▶ Records to process:
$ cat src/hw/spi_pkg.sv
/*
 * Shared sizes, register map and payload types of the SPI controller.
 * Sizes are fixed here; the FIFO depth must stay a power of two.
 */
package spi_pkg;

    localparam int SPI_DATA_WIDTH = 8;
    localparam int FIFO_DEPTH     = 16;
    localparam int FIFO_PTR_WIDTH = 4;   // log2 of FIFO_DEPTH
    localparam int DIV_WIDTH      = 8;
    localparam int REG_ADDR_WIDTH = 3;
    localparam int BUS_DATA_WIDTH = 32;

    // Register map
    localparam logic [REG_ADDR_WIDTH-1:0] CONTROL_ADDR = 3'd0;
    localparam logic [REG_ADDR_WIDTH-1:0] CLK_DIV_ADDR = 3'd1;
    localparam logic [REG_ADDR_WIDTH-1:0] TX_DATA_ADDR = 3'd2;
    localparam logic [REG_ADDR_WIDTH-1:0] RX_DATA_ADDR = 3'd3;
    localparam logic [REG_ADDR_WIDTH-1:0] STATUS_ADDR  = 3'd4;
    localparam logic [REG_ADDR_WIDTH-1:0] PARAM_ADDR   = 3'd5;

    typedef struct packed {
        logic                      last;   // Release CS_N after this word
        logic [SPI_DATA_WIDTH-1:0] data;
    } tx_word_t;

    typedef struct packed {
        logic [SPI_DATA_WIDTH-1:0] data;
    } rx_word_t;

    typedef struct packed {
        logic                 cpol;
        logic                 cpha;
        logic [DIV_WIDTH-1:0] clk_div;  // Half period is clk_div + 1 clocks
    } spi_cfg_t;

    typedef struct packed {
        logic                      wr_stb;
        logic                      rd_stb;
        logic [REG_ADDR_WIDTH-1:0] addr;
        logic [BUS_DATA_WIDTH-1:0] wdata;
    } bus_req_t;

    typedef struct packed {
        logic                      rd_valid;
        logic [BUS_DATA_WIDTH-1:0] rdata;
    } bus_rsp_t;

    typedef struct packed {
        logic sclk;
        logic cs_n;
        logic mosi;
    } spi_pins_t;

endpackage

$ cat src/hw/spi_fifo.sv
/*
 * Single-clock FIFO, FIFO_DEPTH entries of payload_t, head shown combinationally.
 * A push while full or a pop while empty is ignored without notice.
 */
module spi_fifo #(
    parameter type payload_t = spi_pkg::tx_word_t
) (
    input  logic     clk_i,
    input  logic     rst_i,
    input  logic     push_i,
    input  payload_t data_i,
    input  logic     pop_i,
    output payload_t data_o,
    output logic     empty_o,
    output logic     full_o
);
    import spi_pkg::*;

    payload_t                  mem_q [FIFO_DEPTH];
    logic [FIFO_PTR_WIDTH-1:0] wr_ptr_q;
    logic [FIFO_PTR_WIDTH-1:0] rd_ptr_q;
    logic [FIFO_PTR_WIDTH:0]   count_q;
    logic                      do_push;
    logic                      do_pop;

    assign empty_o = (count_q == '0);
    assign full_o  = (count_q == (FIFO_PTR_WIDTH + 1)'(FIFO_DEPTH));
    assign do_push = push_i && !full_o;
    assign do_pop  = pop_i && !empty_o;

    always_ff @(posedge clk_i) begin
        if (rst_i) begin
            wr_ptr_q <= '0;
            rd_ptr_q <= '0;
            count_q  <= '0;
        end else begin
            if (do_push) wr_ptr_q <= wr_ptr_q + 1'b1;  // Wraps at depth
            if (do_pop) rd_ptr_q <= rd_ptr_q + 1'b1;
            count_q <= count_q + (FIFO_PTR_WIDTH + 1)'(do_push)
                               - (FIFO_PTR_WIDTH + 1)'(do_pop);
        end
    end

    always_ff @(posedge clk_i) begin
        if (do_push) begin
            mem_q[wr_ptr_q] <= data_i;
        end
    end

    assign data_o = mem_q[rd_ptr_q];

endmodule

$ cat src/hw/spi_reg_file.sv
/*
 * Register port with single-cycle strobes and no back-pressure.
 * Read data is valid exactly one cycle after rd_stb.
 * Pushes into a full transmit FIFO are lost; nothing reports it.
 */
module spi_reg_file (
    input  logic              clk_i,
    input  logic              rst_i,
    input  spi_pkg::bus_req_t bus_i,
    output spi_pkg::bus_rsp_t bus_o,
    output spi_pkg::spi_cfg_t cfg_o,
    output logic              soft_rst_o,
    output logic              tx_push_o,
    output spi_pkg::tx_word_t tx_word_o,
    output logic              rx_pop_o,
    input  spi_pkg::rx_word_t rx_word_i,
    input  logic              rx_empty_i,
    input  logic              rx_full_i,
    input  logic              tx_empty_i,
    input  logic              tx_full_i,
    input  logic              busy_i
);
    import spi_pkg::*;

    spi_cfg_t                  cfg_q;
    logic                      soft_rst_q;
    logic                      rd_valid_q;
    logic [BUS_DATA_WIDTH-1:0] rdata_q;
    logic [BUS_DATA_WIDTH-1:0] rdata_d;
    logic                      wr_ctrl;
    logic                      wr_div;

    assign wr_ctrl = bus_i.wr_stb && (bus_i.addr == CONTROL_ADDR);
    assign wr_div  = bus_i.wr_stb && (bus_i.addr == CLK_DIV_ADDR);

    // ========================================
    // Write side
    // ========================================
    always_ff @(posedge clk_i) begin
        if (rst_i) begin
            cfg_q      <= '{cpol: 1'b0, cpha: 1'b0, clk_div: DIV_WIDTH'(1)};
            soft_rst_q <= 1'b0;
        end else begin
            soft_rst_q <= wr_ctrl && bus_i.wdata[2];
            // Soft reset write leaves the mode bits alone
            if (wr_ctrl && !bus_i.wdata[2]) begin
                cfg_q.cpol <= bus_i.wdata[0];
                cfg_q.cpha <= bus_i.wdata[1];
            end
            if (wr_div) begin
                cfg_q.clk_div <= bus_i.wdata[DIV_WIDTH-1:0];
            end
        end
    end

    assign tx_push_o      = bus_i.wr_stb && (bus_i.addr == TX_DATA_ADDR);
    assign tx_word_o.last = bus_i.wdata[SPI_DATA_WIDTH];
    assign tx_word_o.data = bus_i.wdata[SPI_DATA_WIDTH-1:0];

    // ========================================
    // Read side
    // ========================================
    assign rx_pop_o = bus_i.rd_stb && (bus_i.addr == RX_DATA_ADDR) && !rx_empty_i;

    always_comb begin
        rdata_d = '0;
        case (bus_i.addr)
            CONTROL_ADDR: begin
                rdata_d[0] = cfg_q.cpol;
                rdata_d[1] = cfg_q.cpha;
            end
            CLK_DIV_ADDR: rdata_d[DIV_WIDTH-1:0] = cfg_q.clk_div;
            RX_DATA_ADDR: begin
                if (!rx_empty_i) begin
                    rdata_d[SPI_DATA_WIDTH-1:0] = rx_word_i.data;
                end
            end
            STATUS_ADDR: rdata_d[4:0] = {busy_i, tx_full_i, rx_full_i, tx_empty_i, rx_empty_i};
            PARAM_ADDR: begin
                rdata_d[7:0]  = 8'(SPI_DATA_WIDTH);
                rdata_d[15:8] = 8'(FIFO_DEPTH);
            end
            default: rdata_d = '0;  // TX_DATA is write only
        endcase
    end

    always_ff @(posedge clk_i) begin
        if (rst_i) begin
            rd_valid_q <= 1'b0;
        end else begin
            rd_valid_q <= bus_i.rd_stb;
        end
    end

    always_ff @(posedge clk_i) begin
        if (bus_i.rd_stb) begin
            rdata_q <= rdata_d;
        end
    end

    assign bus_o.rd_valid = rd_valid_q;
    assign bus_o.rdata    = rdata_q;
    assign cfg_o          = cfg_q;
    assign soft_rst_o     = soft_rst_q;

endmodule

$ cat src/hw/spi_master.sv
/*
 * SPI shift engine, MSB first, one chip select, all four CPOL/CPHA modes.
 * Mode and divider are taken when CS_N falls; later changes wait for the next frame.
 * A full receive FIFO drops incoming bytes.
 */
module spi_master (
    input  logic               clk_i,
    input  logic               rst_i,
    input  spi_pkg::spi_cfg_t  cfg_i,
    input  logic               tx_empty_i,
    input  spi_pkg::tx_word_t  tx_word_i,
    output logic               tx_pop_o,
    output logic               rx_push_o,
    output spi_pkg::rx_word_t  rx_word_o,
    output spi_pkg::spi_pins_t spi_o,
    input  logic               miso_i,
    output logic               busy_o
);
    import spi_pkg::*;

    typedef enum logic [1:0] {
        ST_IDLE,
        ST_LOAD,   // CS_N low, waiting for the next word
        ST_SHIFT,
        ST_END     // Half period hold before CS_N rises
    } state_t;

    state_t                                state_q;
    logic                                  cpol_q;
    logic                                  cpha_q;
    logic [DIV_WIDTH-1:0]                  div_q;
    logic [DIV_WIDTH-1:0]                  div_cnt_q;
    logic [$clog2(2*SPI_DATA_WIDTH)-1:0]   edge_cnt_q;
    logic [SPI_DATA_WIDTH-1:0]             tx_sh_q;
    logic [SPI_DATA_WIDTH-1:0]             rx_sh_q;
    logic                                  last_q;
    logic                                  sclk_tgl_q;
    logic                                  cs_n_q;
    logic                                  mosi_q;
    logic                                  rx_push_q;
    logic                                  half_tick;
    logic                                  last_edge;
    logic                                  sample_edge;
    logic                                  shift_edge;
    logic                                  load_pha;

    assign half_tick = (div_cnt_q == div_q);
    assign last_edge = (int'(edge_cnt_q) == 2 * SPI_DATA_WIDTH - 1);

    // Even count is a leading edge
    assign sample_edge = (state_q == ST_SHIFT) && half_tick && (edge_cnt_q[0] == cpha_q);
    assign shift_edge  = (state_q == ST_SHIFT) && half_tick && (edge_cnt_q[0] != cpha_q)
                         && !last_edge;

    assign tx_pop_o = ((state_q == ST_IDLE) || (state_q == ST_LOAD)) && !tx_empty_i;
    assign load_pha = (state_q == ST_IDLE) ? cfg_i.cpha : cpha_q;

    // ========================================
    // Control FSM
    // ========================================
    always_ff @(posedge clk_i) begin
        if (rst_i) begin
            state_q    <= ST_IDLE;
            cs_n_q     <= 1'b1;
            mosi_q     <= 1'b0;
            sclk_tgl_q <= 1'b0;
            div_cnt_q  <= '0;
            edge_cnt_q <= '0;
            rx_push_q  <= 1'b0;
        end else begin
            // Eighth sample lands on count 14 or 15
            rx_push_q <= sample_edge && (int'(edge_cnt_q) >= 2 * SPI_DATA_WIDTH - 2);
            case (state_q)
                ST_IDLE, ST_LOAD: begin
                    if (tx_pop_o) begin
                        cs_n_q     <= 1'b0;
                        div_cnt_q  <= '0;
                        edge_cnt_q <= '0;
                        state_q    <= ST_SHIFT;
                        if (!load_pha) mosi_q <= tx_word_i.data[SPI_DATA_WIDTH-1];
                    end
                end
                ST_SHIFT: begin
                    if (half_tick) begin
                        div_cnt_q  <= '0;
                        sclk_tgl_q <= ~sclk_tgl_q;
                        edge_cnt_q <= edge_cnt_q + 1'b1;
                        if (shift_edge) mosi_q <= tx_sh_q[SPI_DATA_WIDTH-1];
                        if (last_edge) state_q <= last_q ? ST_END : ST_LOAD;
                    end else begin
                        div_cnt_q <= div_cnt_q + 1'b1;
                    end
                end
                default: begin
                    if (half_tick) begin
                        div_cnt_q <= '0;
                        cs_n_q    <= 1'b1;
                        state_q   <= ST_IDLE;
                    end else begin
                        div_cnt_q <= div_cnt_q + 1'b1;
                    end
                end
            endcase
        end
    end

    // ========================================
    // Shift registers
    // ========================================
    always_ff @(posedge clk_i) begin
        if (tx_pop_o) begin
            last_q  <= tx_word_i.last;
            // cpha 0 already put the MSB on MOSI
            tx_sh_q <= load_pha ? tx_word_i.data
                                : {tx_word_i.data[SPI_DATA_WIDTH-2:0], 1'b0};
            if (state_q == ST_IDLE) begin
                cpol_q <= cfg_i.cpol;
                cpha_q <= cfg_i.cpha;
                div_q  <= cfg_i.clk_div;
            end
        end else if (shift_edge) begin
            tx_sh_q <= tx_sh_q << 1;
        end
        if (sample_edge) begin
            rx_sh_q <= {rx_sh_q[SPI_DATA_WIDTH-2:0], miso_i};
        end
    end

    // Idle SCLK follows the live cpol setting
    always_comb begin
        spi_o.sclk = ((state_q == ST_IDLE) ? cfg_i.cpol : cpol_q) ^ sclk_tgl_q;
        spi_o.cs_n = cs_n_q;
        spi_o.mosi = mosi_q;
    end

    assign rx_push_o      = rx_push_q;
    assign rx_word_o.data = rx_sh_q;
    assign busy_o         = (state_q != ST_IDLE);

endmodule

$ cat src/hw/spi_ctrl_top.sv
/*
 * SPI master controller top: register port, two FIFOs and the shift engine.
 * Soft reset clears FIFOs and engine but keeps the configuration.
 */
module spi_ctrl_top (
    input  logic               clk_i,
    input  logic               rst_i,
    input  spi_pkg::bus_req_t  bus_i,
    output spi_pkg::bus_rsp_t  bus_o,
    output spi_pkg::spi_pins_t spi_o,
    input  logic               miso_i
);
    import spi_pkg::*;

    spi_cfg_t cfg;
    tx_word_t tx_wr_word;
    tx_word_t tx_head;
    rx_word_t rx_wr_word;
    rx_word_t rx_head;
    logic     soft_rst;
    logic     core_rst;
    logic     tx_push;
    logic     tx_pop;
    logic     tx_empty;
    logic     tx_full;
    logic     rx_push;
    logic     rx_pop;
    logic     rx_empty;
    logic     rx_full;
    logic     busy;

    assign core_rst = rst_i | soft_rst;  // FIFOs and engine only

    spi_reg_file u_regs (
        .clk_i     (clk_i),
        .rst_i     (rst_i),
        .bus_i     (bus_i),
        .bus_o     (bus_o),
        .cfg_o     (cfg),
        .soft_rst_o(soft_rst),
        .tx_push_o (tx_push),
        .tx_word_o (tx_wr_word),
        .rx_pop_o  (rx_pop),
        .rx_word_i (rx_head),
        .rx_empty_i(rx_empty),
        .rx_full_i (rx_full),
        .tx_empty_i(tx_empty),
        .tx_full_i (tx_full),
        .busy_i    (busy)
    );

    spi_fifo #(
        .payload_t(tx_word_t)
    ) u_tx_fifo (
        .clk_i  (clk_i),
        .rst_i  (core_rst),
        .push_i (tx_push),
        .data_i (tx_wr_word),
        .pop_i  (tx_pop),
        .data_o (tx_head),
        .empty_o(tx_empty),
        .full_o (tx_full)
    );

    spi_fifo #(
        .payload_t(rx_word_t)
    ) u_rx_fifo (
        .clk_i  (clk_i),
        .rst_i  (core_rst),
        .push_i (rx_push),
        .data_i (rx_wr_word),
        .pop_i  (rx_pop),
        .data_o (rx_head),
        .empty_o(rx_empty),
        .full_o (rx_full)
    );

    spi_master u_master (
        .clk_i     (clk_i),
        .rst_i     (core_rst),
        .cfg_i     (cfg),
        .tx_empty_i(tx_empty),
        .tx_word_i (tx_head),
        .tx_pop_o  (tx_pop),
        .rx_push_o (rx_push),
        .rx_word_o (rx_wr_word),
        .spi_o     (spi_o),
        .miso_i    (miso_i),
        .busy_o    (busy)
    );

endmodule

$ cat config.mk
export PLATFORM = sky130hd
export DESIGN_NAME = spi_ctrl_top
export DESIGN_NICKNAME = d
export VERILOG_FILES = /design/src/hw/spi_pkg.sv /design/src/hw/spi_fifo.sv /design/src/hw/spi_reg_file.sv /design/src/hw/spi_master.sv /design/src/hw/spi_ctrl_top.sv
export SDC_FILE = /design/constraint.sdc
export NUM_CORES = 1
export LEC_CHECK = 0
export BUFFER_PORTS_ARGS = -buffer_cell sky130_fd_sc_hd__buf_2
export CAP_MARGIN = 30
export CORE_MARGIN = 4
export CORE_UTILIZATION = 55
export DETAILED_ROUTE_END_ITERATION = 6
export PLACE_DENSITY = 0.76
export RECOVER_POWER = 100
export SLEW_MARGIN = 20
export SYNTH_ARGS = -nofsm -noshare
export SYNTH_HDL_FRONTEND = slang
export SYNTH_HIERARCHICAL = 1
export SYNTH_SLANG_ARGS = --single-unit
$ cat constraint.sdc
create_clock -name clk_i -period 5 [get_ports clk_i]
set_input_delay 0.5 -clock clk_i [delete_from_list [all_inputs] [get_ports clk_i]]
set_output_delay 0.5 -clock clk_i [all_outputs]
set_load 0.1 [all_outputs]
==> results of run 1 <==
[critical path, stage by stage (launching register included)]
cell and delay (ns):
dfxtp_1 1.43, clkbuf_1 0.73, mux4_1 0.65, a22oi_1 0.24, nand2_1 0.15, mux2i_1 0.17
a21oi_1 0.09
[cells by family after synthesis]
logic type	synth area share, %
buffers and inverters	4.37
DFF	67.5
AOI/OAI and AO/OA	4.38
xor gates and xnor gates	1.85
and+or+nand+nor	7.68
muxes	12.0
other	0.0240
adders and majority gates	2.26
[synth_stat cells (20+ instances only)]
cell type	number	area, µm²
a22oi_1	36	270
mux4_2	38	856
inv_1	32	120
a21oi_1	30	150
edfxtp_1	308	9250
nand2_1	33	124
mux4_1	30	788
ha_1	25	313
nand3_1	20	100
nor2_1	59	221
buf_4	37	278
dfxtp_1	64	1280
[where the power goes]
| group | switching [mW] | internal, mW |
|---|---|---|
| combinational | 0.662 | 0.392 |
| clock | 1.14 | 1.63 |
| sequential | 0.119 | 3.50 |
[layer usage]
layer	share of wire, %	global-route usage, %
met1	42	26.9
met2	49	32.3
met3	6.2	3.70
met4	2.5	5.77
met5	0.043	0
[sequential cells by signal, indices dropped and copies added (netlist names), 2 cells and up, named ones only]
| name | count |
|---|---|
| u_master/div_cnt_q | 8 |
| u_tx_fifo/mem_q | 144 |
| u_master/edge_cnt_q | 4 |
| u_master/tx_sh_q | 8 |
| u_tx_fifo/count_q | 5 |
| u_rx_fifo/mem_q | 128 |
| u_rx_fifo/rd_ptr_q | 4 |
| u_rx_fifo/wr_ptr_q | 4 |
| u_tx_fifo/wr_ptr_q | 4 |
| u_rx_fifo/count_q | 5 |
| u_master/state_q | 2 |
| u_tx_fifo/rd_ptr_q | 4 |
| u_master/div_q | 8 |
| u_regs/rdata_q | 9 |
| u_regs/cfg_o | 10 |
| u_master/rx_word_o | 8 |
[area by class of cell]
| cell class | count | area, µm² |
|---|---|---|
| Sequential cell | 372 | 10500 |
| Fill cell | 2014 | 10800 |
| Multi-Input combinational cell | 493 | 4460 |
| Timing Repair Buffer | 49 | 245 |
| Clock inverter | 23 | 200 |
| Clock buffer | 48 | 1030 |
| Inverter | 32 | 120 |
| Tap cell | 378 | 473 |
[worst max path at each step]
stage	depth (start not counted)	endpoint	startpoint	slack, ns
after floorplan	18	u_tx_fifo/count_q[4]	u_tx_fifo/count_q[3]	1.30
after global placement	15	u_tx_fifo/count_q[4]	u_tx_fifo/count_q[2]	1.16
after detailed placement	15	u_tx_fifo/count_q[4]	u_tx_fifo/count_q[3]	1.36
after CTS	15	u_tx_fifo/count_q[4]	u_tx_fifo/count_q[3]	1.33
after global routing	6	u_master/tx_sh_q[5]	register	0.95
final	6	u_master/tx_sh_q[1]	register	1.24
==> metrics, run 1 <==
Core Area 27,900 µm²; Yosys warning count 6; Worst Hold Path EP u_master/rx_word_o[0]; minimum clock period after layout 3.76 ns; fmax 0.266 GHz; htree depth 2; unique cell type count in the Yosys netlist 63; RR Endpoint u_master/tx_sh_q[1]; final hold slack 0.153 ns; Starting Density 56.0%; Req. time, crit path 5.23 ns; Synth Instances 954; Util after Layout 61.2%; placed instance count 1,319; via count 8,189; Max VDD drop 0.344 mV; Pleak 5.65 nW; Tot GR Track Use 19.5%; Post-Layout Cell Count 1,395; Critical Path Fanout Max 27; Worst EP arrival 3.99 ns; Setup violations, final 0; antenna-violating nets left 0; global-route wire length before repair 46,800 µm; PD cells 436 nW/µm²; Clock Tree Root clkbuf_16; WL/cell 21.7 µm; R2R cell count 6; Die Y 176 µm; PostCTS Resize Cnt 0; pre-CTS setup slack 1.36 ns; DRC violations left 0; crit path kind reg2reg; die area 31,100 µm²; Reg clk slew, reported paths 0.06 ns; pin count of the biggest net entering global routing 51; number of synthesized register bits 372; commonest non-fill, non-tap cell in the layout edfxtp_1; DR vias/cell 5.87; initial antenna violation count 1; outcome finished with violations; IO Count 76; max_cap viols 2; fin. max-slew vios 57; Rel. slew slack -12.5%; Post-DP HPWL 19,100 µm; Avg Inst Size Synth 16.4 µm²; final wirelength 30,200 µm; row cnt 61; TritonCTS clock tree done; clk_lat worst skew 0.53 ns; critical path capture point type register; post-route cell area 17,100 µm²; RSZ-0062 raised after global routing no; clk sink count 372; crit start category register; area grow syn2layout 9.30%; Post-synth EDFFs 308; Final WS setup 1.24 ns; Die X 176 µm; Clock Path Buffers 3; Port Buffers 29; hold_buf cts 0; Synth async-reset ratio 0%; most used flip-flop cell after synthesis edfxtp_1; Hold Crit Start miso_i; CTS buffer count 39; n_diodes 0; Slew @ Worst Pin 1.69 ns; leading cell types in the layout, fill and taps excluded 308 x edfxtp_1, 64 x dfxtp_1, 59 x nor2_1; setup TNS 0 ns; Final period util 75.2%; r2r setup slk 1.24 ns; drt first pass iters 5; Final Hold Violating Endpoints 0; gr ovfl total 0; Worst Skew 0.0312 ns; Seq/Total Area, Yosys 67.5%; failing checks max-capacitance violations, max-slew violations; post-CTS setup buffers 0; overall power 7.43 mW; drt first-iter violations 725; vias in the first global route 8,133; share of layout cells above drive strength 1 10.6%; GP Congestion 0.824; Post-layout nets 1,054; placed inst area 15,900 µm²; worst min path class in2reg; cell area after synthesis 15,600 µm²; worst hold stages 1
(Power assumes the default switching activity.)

▶ What is needed: Which lines in the listing hold the word "switching"? Copy them out.

▶ Your solution:
| group | switching [mW] | internal, mW |
(Power assumes the default switching activity.)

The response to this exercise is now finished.